The heat is always sweltering and there is rarely a passing of cooling breeze. The light brown dirt roads encompass the trajectory and lead up to each individual house. There are different types of homes in this community. Some are made of wooden planks, others of aluminum roof sheets, or clay, or plastic nylon sheets. There are fences built to differentiate between each other’s properties, and curious children peer through them as we pass, alongside the clucking chickens and lean-looking mutts scurrying around. People are always looking up with hope in their eyes.
One member of this community is Lujaris del Carmen Báez Fernández, a 33-year-old Venezuelan immigrant, who belongs to the indigenous Wayuu community from Maracaibo. She is 22 weeks pregnant with her second child. We first see her sitting on a plastic chair waiting for our arrival. She is wearing a long, brightly colored, floral, loose-fitting gown. She greets us, but otherwise listens quietly as the nutritionist tells us about her experience treating Lujaris. Living in El Pasito makes getting standard medical care for her child, and herself, sometimes impossible.
Malteser International Americas has made it easier for her to get the access she needs through laboratory exams, immunizations, obstetrics, and gynecology, as well as nutritional support.
MI Americas programs have brought access to vulnerable groups impacted by crisis, migration, and malnutrition, including a large segment of refugees from Venezuela. Primary healthcare services provided include medical consultations, prenatal checks, psychological and psychiatric consultations, nutrition services, and the provision of medical supplies and medication.
Lujaris is a resilient woman that has faced many challenges. When she lived in Maracaibo, she knew that with her first son, Jose, on the way, she wouldn’t be able to make ends meet. Life was too expensive, and the pressure she had was also affecting her health leading to being underweight during her pregnancy. She faced this incertitude with her husband, and they both decided the best thing for them, and their unborn child was to leave Venezuela. Lujaris, like many other Venezuelan immigrants facing instability in their home country, have fled due to lack of opportunities and no other choices. She raised 20,000 pesos ($20 USD), while back in Venezuela cleaning houses to pay the fee to cross the border.
With a heavy heart, having to leave family and friends behind, they made their way to Riohacha, Colombia. She was 6 months into her first pregnancy when she was able to contact Malteser International Americas.
Thanks to this effort, she was able to get help with medical and psychological care, and at this point was able to gain adequate nutrition, proper pre-natal control, which led to a weight gain of over 4 kilos. During pregnancy, nutrition vulnerability is at its greatest, with a healthy diet critical to ensure the well-being of both mother and child.
During our visit with Lujaris, she proudly takes us to her house, a single-story room made with stacked layers of clay, large wooden sticks, and the roof sheets held together by car tires. The heat is stronger once we step inside the one-room she calls home. Inside, her young toddler son is sleeping on top of a deep blue hammock, placidly. He is only wearing a diaper and sleeps peacefully even though he is covered in sweat.
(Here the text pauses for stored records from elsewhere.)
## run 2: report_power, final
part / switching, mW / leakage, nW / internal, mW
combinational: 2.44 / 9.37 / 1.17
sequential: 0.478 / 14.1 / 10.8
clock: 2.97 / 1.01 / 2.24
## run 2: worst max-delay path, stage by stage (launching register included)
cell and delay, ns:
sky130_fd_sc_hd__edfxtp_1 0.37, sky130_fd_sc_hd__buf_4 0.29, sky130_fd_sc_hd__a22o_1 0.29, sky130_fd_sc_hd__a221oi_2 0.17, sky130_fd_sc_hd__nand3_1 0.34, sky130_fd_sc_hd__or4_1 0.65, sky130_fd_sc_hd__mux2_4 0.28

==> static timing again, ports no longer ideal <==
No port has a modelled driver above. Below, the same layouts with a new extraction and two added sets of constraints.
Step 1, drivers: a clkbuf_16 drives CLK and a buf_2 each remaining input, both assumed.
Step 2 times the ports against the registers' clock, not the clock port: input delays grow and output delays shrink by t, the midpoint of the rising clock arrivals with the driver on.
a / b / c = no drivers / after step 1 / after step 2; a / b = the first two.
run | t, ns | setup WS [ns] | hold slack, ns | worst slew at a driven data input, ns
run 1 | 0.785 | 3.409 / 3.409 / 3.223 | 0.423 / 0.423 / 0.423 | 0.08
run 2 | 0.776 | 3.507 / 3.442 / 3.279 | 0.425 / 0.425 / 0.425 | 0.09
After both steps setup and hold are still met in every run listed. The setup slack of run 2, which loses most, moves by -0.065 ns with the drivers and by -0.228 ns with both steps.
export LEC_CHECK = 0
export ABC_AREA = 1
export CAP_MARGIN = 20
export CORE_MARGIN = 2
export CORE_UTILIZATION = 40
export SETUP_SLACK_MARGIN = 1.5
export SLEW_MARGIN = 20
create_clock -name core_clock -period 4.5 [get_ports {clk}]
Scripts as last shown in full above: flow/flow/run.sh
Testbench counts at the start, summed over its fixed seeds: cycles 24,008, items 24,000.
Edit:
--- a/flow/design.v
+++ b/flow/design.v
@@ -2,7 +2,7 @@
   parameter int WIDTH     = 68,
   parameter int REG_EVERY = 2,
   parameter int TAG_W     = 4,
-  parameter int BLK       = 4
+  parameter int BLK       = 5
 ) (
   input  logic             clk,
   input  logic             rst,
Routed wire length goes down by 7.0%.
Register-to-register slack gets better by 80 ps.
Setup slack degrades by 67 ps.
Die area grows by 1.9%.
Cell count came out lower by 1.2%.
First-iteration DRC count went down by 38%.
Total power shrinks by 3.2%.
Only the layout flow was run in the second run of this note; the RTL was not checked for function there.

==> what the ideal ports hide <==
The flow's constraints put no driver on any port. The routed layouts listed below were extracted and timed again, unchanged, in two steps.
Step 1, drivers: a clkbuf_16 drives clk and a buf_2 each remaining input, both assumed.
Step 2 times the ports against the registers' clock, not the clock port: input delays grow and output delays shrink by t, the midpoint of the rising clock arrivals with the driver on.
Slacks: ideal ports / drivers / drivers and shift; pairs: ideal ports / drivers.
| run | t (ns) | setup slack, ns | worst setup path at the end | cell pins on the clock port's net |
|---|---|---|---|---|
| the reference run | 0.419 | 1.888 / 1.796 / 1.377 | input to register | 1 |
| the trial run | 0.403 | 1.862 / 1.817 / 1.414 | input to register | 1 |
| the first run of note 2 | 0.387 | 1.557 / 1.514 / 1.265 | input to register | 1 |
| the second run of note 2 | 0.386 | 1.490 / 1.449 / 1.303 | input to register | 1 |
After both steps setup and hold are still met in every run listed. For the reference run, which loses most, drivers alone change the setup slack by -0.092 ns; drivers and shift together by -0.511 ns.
This is an optimization exercise on Yosys and OpenROAD, whose aim is small area, a short achievable clock period and few clock cycles, not a production implementation.
RTL that was checked went through simulation tests only; none was proved equivalent to the original.
No activity file was given, so power comes from the tool's default toggle rates.

tundra:
==> flow/design.v <==
`timescale 1ns/1ps
package cache_pkg;
	localparam int ADDR_WIDTH = 32;                  
	localparam int DATA_WIDTH = 32;
	localparam int BYTE_SEL_WIDTH = $clog2(DATA_WIDTH / 8);
	localparam int TAG_MAX = 28;
	localparam int META_WIDTH = TAG_MAX + 2;
	typedef logic [DATA_WIDTH-1:0] word_t;
	typedef logic [DATA_WIDTH/8-1:0] byte_en_t;
	typedef struct packed {
		logic               valid;
		logic               dirty;
		logic [TAG_MAX-1:0] tag;
	} line_meta_t;
endpackage
`timescale 1ns/1ps
package mem_bus_pkg;
	localparam logic BUS_READ  = 1'b0;    
	localparam logic BUS_WRITE = 1'b1;    
	typedef enum logic [2:0] {
		IDLE      = 3'd0,    
		WB_BURST  = 3'd1,    
		WB_DONE   = 3'd2,    
		RF_BURST  = 3'd3,    
		RF_FINISH = 3'd4     
	} miss_state_t;
endpackage
This design comes from an exercise in tuning for small area, a short achievable clock period and few clock cycles per item on the open sky130 flow, not from production work.
Function was checked by simulation only, so behaviour that the tests miss may differ from the original.
No activity file was given, so power comes from the tool's default toggle rates.

==> inputs of job 4930 <==
==> flow/design.v <==
package cache_pkg;
    localparam int unsigned BLOCK_WIDTH = 128;
    localparam int unsigned BADDR_WIDTH = 28;
    typedef enum logic [1:0] {
        IDLE   = 2'd0,
        RD_MEM = 2'd1,
        WR_MEM = 2'd2,
        RESP   = 2'd3
    } wb_state_e;
    typedef struct packed {
        logic [BADDR_WIDTH-1:0] addr;
        logic [BLOCK_WIDTH-1:0] data;
    } wb_entry_t;
endpackage
module wb_store
#(
    parameter  int unsigned DEPTH = 4
) (
    input  logic                                   clk,
    input  logic [DEPTH-1:0]                       we,
    input  logic [cache_pkg::BADDR_WIDTH-1:0]      waddr,
    input  logic [cache_pkg::BLOCK_WIDTH-1:0]      wdata,
    output logic [DEPTH-1:0][cache_pkg::BADDR_WIDTH-1:0] addr_q,
    output logic [DEPTH-1:0][cache_pkg::BLOCK_WIDTH-1:0] data_q
);
    always_ff @(posedge clk) begin
        for (int unsigned i = 0; i < DEPTH; i++) begin
            if (we[i]) begin
                addr_q[i] <= waddr;
                data_q[i] <= wdata;
            end
        end
    end
endmodule
Background: an optimization exercise with open tools, aiming at small area, a short achievable clock period and few clock cycles per item. Do not read the settings as production practice.

==> v11: inputs <==
==> flow/design.v (excerpt) <==
module exec_cluster (
  input  logic        clk,
  input  logic        rst_n,
  input  logic        in_valid,
  input  logic [6:0]  in_funct7,
  input  logic [2:0]  in_funct3,
  input  logic [31:0] in_a,
  input  logic [31:0] in_b,
  output logic        in_credit,
  input  logic        out_credit,
  output logic        out_valid,
  output logic [3:0]  out_tag,
  output logic [31:0] out_value
);
Settings: LEC_CHECK=0, ABC_AREA=1, CAP_MARGIN=20, CORE_MARGIN=2, CORE_UTILIZATION=40, PLACE_DENSITY=0.6, SETUP_SLACK_MARGIN=3.5, SLEW_MARGIN=20; clock period 8.0 ns.
run.sh (not shown) runs the stock make flow with config.mk's settings and CLKGATE_MAP_FILE= SYNTH_SCRIPT=/design/flow/synth_recipe.tcl, a recipe that flattens the netlist after the stock synthesis.
==> v34: changes against v11 <==
- ABC_AREA: 1 -> default
==> v21: changes against v11 <==
--- a/flow/design.v
+++ b/flow/design.v
@@ -75,14 +75,16 @@
   output logic [31:0] m5
 );
   localparam logic [2:0] S_IDLE = 3'd0, S_NEG = 3'd1, S_DPREP = 3'd2, S_STEP = 3'd3,
                          S_NEGR = 3'd4, S_FIX = 3'd5;
   logic [2:0]  state, state_n;
   logic [2:0]  op_q;
   logic        neg_q;     
+  logic        aneg_q;
+  logic        bneg_q;
   logic [5:0]  msel;      
   logic [4:0]  cnt;
   logic [5:0]  bsel;      
   logic [32:0] X;         
   logic [35:0] L;         
   logic [32:0] Z;         
   function automatic logic [5:0] blen(input logic [31:0] w);
@@ -93,15 +95,15 @@
     booth2[5] = w[1] ^ w[0];
     booth2[4] = (w[2] & ~w[1] & ~w[0]) | (~w[2] & w[1] & w[0]);
     booth2[3] = w[2] & ~(w[1] & w[0]);
     booth2[2] = w[3] ^ w[2];
     booth2[1] = (w[4] & ~w[3] & ~w[2]) | (~w[4] & w[3] & w[2]);
     booth2[0] = w[4] & ~(w[3] & w[2]);
   endfunction
-  localparam logic [5:0] DIV_SEL = 6'b100000;
+  localparam logic [5:0] DIV_SEL = 6'b101000;
   logic        ld_mul;
   logic        a_sgn, b_sgn, ea, eb;
   logic        a4, a20, b4, b20;
   logic [1:0]  ca, cb, cm;
   logic        swap;
   logic        ld_hi;
   logic [32:0] mult, mcand;
@@ -126,22 +128,23 @@
     msel_ld = 6'd0;
     if (!ld_mul)            msel_ld[ld_op[1] ? 5 : 0] = 1'b1;
     else if (cm == 2'd0)    msel_ld[ld_hi ? 4 : 2] = 1'b1;
     else if (cm == 2'd1)    msel_ld[ld_hi ? 3 : 1] = 1'b1;
     else                    msel_ld[ld_hi ? 2 : 0] = 1'b1;
   end
   logic [31:0] nsrc;
-  logic [31:0] nx;
+  logic [31:0] nx, nz;
   assign nsrc = (state == S_NEGR && !op_q[1]) ? L[31:0] : X[31:0];
   assign nx   = ~nsrc + 32'd1;
+  assign nz   = ~Z[31:0] + 32'd1;
   logic [5:0]  bx, bz;
   logic [5:0]  sdiff;
   logic        zdiv, qzero;
   assign bx    = blen(X[31:0]);
-  assign bz    = blen(Z[32] ? {~Z[31:1], 1'b1} : Z[31:0]);
+  assign bz    = blen(Z[31:0]);
   assign sdiff = bx - bz;
   assign zdiv  = (Z[31:0] == 32'd0);
   assign qzero = (bx < bz);
   logic        is_mul_q;
   logic        one0, two0, neg0, one1, two1, neg1;
   logic [36:0] zs, bm0, bm1, r0, r1, ca_in, cb_in, cc_in, cs, cy;
   logic [37:0] s2;
@@ -165,15 +168,15 @@
   assign m0 = L[31:0];                        
   assign m1 = {X[11:0], L[35:16]};            
   assign m2 = {X[27:0], L[35:32]};            
   assign m3 = {{11{X[32]}}, X[32:12]};        
   assign m4 = {{27{X[32]}}, X[32:28]};        
   assign m5 = X[31:0];                        
   logic [2:0] ld_state;
-  assign ld_state = ld_mul ? S_STEP : (ea ? S_NEG : S_DPREP);
+  assign ld_state = ld_mul ? S_STEP : ((ea | eb) ? S_NEG : S_DPREP);
   assign free     = (state == S_IDLE) || (state == S_FIX && ack);
   always_comb begin
     case (state)
       S_NEG:   state_n = S_DPREP;
       S_DPREP: state_n = (zdiv || qzero) ? (neg_q ? S_NEGR : S_FIX) : S_STEP;
       S_STEP:  state_n = (cnt != 5'd0) ? S_STEP : ((!is_mul_q && neg_q) ? S_NEGR : S_FIX);
       S_NEGR:  state_n = S_FIX;
@@ -187,21 +190,22 @@
   assign msel_n = (free && start) ? msel_ld : msel;
   always_ff @(posedge clk) begin
     state <= state_n;
   end
   always_ff @(posedge clk) begin
     case (state)
       S_NEG: begin
-        X[31:0] <= nx;
+        if (aneg_q) X[31:0] <= nx;
+        if (bneg_q) Z[31:0] <= nz;
       end
       S_DPREP: begin
         if (zdiv) begin
           L[31:0] <= 32'hffff_ffff;
         end else if (!qzero) begin
-          Z       <= Z << sdiff[4:0];
+          Z[31:0] <= Z[31:0] << sdiff[4:0];
           cnt     <= sdiff[4:0];
         end
       end
       S_NEGR: begin
         if (op_q[1]) X[31:0] <= nx;
         else         L[31:0] <= nx;
       end
@@ -210,15 +214,15 @@
         if (is_mul_q) begin
           X    <= sum[36:4];
           L    <= {sum[3:0], L[35:4]};
           bsel <= booth2(L[7:3]);
         end else begin
           if (ge) X <= {1'b0, sum[31:0]};
           L <= {L[34:0], ge};
-          Z <= {Z[32], Z[32:1]};
+          Z <= {1'b0, Z[32:1]};
         end
       end
       default: begin
         if (free && start) begin
           op_q   <= ld_op;
           slot_q <= ld_slot;
           msel   <= msel_ld;
@@ -227,16 +231,18 @@
             L    <= {{3{mult[32]}}, mult};
             Z    <= mcand;
             bsel <= booth2({mult[3:0], 1'b0});
             cnt  <= (cm == 2'd0) ? 5'd0 : ((cm == 2'd1) ? 5'd4 : 5'd8);
           end else begin
             X      <= {1'b0, ld_a};
             L      <= 36'd0;
-            Z      <= {eb, ld_b};
-            bsel   <= DIV_SEL | {2'b00, ~eb, 3'b000};
+            Z      <= {1'b0, ld_b};
+            bsel   <= DIV_SEL;
+            aneg_q <= ea;
+            bneg_q <= eb;
             neg_q  <= ld_op[1] ? ea : ((ea ^ eb) && (ld_b != 32'd0));
           end
         end
       end
     endcase
   end
 endmodule
- SETUP_SLACK_MARGIN: 3.5 -> 2
==> qor summary <==
Result of the run: v34 timing/DRC/antenna clean; v11 timing/DRC/antenna clean; v21 timing/DRC/antenna clean
Total met3 wirelength after detailed routing: v34 19.7 mm; v11 18.9 mm; v21 17.0 mm
Area share of buffers outside the clock network: v34 9.87%; v11 10.2%; v21 4.78%
Detailed-route wire length: v34 160 mm; v11 173 mm; v21 173 mm
Worst reg2reg path endpoint: v34 u_md.Z[25]$_DFFE_PP_; v11 u_md.Z[31]$_DFFE_PP_; v21 u_md.Z[27]$_DFFE_PP_
Highest fanout seen on the critical path: v34 5; v11 16; v21 52
Initial antenna violation count: v34 10; v11 10; v21 3
Initial Utilization: v34 40.2%; v11 40.2%; v21 40.2%
Count of flip-flops and latches: v34 505; v11 505; v21 507
Final std cells w/o fill: v34 5352; v11 6032; v21 6126
Gr usage total: v34 32.3%; v11 35.0%; v21 35.2%
Clock-pin slew of the registers on the worst-case setup and hold paths: v34 70 ps; v11 60 ps; v21 60 ps
Startpoint of the most critical register-to-register path: v34 u_md.Z[5]$_DFFE_PP_; v11 u_md.Z[32]$_DFFE_PP_; v21 wait_idx[0]$_SDFF_PN0_
Synthesized area divided by synthesized cell count: v34 9.76 µm²; v11 8.17 µm²; v21 7.83 µm²
Largest stage delay, worst path: v34 570 ps; v11 530 ps; v21 500 ps
Worst-case hold slack: v34 516 ps; v11 480 ps; v21 491 ps
HPWL reported at the end of detailed placement: v34 108 mm; v11 122 mm; v21 131 mm
Via count of the first global-routing pass: v34 31800; v11 34900; v21 34500
Function was not checked in any run of this note: the RTL went through the layout flow alone.

## port drivers added, routing unchanged
In the flow no input, the clock included, has a driving cell. The finished layouts below were timed again as built, in two steps.
Step 1 assumes that a clkbuf_16 drives the clock port and a buf_2 every other input.
Step 2 also shifts input and output timing later by t, the mid clock arrival at the registers, as if the neighbouring blocks saw the same clock.
a / b / c = no drivers / after step 1 / after step 2; a / b = the first two.
| run | shift t [ns] | slack for setup (ns) | hold WS [ns] | cell pins on the clock port's net |
|---|---|---|---|---|
| v11 | 0.713 | 3.003 / 3.003 / 3.003 | 0.480 / 0.480 / 0.480 | 1 |
| v34 | 0.702 | 2.986 / 2.986 / 2.986 | 0.516 / 0.516 / 0.516 | 1 |
| v21 | 0.714 | 2.175 / 2.175 / 2.175 | 0.491 / 0.491 / 0.491 | 1 |
After both steps every run listed still meets setup and hold.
Her son, José Epiayu, now one year and a half old, has also benefitted from Malteser International Americas nutritional support program. He was malnourished but has come out of it and is in a much better place, the nutritionist and Lujaris confirm.
Lujaris is hopeful and confident that the future will be better. She has more support than she had in her home country and is taking active steps to improving both her health and her children’s. With Malteser International Americas support, as well as Lujaris openness to receiving care, Lujaris and her children will have a brighter future. Services like the ones provided by Malteser International Americas to Lujaris, can be completely life-changing for mothers and their young children.